The problem is, picture an ant walking across your garage floor, trying to make a straight line of it. It ain't gonna make a straight line. And you know this because you have perspective. You can see the ant walking around, going hee hee hee, look at him locally optimize for that rock, and now he's going off this way, right?

This is what we were, when we were writing this giant assembly-language system. Because what happened was, Microsoft eventually released a platform for mobile devices that was much faster than ours. OK? And I started going in with my debugger, going, what? What is up with this? This rendering is just really slow, it's like sluggish, you know. And I went in and found out that some title bar was getting rendered 140 times every time you refreshed the screen. It wasn't just the title bar. Everything was getting called multiple times.

Because we couldn't see how the system worked anymore!

Small systems are not only easier to optimize, they're possible to optimize. And I mean globally optimize.

So when we talk about performance, it's all crap. The most important thing is that you have a small system. And then the performance will just fall out of it naturally.”

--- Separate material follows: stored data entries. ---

Source: an optimization exercise on an open RTL-to-GDS flow (aim: small area, a short achievable clock period and few clock cycles per item). Production flows keep margins and buffers that such runs may drop.
RTL that was checked went through simulation tests only; none was proved equivalent to the original.
Power figures rest on the tool's default switching activity, not on a simulated workload.

==> lagoon <==
==> flow/design.v <==
module line_mem_engine #(
    parameter int WORDS_PER_LINE = 16,
    parameter int LINE_BITS      = 32 * WORDS_PER_LINE
) (
    input  logic                 clk,
    input  logic                 rst,
    input  logic                 req_valid,
    output logic                 req_ready,
    input  logic                 req_wr,
    input  logic [31:0]          req_addr,
    input  logic [LINE_BITS-1:0] req_wdata,
    output logic                 resp_valid,
    output logic [LINE_BITS-1:0] resp_rdata,
    output logic                 mem_valid,
    input  logic                 mem_ready,
    output logic                 mem_we,
    output logic [31:0]          mem_addr,
    output logic [31:0]          mem_wdata,
    input  logic                 mem_rvalid,
    input  logic [31:0]          mem_rdata,
    output logic                 err
);
    localparam int BUF_BITS = LINE_BITS - 32;
    logic        rdy_q;      
    logic        busy_q;     
    logic        val_q;      
    logic        resp_q;
    logic        err_q;
    logic        pend_q;     
    logic [3:0]  cnt_q;      
    logic [4:0]  out_q;      
    logic        rdok_q;     
    logic        bld_q, bsh_q, bhd_q;
    logic        m_free_q;   
    logic        m_wacc_q;   
    logic        m_wlast_q;  
    logic        m_wb0_q;    
    logic        m_wb1_q;    
    logic        we_q;
    logic [25:0] base_q;
    logic [31:0]         wd_q;
    logic [31:0]         rd_q;
    logic [BUF_BITS-1:0] buf_q;
    logic xfer, rd_ok, beat, idle, last_cmd, wfin, last_beat, fin;
    logic rdy_n, val_n, we_n, pend_n, wcmd_n;
    logic [4:0] out_n;
    logic [3:0] cnt_n;
    assign xfer      = val_q & mem_ready;
    assign rd_ok     = rdok_q;
    assign beat      = mem_rvalid & rd_ok;
    assign idle      = rdy_q & ~val_q;
    assign last_cmd  = (cnt_q == 4'd15);
    assign wfin      = xfer & we_q & last_cmd;
    assign last_beat = beat & ~val_q & (out_q == 5'd1);
    assign fin       = wfin | last_beat;
    assign rdy_n  = fin | (rdy_q & ~req_valid);
    assign val_n  = (fin & req_valid) | (idle & req_valid) | (val_q & ~(xfer & last_cmd));
    assign we_n   = (idle | fin) ? req_wr : we_q;
    assign cnt_n  = cnt_q + {3'd0, xfer};
    assign pend_n = we_q ? xfer : beat;
    assign wcmd_n = val_n & we_n;
    always_comb begin
        out_n = out_q;
        if (xfer && !we_q && !beat)
            out_n = out_q + 5'd1;
        else if (!(xfer && !we_q) && beat)
            out_n = out_q - 5'd1;
    end
    always_ff @(posedge clk or negedge rst) begin
        if (!rst) begin
            rdy_q     <= 1'b1;
            busy_q    <= 1'b0;
            val_q     <= 1'b0;
            resp_q    <= 1'b0;
            err_q     <= 1'b0;
            pend_q    <= 1'b0;
            cnt_q     <= 4'd0;
            out_q     <= 5'd0;
            rdok_q    <= 1'b0;
            bld_q     <= 1'b1;
            bsh_q     <= 1'b0;
            bhd_q     <= 1'b0;
            m_free_q  <= 1'b1;
            m_wacc_q  <= 1'b0;
            m_wlast_q <= 1'b0;
            m_wb0_q   <= 1'b0;
            m_wb1_q   <= 1'b0;
        end else begin
            rdy_q     <= rdy_n;
            busy_q    <= ~rdy_n;
            val_q     <= val_n;
            resp_q    <= fin;
            cnt_q     <= cnt_n;
            out_q     <= out_n;
            rdok_q    <= (out_n != 5'd0);
            if (mem_rvalid && !rd_ok) err_q <= 1'b1;
            pend_q    <= pend_n;
            bld_q     <= rdy_n;
            bsh_q     <= ~rdy_n & pend_n;
            bhd_q     <= ~rdy_n & ~pend_n;
            m_free_q  <= ~wcmd_n;
            m_wacc_q  <= wcmd_n & rdy_n;
            m_wlast_q <= wcmd_n & ~rdy_n & (cnt_n == 4'd15);
            m_wb0_q   <= wcmd_n & ~rdy_n & (cnt_n != 4'd15) & ~pend_n;
            m_wb1_q   <= wcmd_n & ~rdy_n & (cnt_n != 4'd15) & pend_n;
        end
    end
    always_ff @(posedge clk) begin
        if (idle || fin) begin
            we_q   <= req_wr;
            base_q <= req_addr[31:6];
        end
    end
    logic s_w0, s_w1, s_b0, s_b1, s_hd;
    assign s_w0 = m_free_q | (m_wlast_q & mem_ready);
    assign s_w1 = m_wacc_q & mem_ready;
    assign s_b0 = m_wb0_q & mem_ready;
    assign s_b1 = m_wb1_q & mem_ready;
    assign s_hd = ~m_free_q & ~mem_ready;
    always_ff @(posedge clk) begin
        wd_q <= ({32{s_w0}} & req_wdata[31:0])
              | ({32{s_w1}} & req_wdata[63:32])
              | ({32{s_b0}} & buf_q[31:0])
              | ({32{s_b1}} & buf_q[63:32])
              | ({32{s_hd}} & wd_q);
    end
    always_ff @(posedge clk) begin
        rd_q <= mem_rdata;
    end
    always_ff @(posedge clk) begin
        buf_q <= ({BUF_BITS{bld_q}} & req_wdata[LINE_BITS-1:32])
               | ({BUF_BITS{bsh_q}} & {rd_q, buf_q[BUF_BITS-1:32]})
               | ({BUF_BITS{bhd_q}} & buf_q);
    end
    assign req_ready  = ~busy_q;
    assign resp_valid = resp_q;
    assign resp_rdata = {rd_q, buf_q};
    assign mem_valid  = val_q;
    assign mem_we     = we_q;
    assign mem_addr   = {base_q, cnt_q, 2'b00};
    assign mem_wdata  = wd_q;
    assign err        = err_q;
endmodule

P.S. That talk is about dynamic languages, it shows some pretty cool stuff. Without any doubt the progress JavaScript compilers are doing is incredible. There's plenty of neat stuff, and you can even do graphics with it.
But I have to say, I would reccomend nothing of those for games, especially console ones, especially outside scripting realm (that's to say, asset loading, and stuff that is mostly about parameters set with a logic, than code executed thousands of times per frame, and for those tasks, look no further than Lua, it's really the best solution as of now, even if javascript JSON is tempting).
I do believe that the future, the near future when we'll dump C++ for good and move to another language + C for low lever stuff, will not be about dynamic languages but about more modern static ones.

18 March, 2009

At last! Double-click highlighting in VS!

I’ve finally found a vs plugin that emulates the word highlighting of the excellent (and opensource) Notepad++.

Basically, whenever you doubleclick to select a word, all the occurrences of that word in the sourcecode are automatically highlighted.

Download and install it now (rockscroll)

Oooh, just noticed, this is my 100th post! Ok, so here's a bonus link:
http://www.vis.uni-stuttgart.de/~hopf/pub/Fosdem_2009_r600demo_Slides.pdf :P

Update: oh shit, RockScroll rocks so much indeed, that now I miss its code thumbnails when I have to use notepad++! Aaaargh!